Return each line of the entries that holds the string "Number".

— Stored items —
# # #
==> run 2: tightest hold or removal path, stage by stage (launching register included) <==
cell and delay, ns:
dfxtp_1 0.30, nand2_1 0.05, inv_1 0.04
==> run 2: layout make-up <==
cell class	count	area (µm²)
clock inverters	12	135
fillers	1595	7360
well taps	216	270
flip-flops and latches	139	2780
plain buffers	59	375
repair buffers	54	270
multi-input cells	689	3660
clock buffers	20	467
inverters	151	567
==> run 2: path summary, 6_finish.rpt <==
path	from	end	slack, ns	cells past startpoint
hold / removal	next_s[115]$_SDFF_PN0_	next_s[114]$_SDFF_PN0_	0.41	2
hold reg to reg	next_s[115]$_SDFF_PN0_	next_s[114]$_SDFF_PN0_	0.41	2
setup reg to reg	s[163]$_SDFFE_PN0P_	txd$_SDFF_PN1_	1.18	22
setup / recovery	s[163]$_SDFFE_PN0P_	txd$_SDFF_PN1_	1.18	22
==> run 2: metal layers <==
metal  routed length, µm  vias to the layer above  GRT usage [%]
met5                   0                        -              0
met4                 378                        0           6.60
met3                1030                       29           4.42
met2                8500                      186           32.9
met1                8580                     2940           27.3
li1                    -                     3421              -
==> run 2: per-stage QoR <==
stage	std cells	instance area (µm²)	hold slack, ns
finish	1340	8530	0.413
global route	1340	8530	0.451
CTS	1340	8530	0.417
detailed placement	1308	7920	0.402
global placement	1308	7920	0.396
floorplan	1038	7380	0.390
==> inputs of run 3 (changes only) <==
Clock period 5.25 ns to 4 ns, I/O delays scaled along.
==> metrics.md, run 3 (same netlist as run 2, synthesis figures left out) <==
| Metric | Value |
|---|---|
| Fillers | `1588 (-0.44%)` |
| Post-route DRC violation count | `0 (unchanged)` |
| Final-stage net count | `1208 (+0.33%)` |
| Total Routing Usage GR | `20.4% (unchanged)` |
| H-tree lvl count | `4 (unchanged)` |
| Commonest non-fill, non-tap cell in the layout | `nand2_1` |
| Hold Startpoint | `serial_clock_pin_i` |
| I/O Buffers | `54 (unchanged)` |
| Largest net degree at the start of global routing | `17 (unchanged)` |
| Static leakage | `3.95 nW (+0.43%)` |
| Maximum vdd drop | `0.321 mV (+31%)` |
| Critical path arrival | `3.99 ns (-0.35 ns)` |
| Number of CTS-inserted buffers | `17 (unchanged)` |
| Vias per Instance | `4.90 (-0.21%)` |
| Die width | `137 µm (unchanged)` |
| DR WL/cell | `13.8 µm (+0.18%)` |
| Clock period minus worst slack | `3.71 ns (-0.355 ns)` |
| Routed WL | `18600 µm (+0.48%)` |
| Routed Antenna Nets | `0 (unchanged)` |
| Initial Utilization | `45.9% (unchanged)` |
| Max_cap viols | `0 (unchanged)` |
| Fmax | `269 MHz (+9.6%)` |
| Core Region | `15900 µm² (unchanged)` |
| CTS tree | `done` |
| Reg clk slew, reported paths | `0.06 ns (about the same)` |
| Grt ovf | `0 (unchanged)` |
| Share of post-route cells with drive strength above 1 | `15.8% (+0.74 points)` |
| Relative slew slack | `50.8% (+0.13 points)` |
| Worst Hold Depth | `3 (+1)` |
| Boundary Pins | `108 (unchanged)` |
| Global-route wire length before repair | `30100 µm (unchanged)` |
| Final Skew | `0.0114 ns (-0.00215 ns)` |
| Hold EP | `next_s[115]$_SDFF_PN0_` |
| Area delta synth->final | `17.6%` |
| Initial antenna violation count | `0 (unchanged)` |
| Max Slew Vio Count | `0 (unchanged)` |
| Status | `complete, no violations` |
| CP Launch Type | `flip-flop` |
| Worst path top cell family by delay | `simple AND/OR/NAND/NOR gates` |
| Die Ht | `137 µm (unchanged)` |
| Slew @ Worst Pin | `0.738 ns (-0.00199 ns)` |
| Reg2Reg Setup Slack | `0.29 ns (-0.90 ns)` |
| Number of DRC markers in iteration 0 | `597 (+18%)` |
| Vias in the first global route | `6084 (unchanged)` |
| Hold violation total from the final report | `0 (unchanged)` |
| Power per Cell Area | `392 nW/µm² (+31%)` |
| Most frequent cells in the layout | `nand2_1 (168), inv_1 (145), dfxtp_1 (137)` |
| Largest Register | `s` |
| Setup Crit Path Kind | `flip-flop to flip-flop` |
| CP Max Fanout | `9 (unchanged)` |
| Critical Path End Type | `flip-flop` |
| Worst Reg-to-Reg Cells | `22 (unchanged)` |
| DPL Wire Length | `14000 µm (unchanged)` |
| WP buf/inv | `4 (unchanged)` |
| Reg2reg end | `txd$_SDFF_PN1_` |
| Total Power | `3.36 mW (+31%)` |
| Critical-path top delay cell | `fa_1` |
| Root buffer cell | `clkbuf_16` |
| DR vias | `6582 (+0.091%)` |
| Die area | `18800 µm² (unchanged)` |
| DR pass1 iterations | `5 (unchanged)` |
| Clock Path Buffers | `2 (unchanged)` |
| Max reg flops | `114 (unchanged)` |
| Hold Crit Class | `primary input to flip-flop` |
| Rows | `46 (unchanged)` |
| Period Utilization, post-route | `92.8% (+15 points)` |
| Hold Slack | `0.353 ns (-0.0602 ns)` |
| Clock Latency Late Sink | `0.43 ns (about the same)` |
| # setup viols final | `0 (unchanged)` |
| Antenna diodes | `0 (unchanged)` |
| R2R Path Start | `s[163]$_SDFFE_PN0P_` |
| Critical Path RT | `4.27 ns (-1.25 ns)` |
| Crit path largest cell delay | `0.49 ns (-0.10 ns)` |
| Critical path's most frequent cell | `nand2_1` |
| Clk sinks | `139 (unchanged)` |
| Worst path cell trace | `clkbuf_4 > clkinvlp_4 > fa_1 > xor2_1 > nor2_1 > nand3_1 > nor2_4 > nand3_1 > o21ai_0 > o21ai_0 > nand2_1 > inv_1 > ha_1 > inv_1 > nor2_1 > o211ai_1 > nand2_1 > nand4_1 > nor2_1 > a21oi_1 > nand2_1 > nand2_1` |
# # #
— Solution to the problem —
| Number of CTS-inserted buffers | `17 (unchanged)` |
| Number of DRC markers in iteration 0 | `597 (+18%)` |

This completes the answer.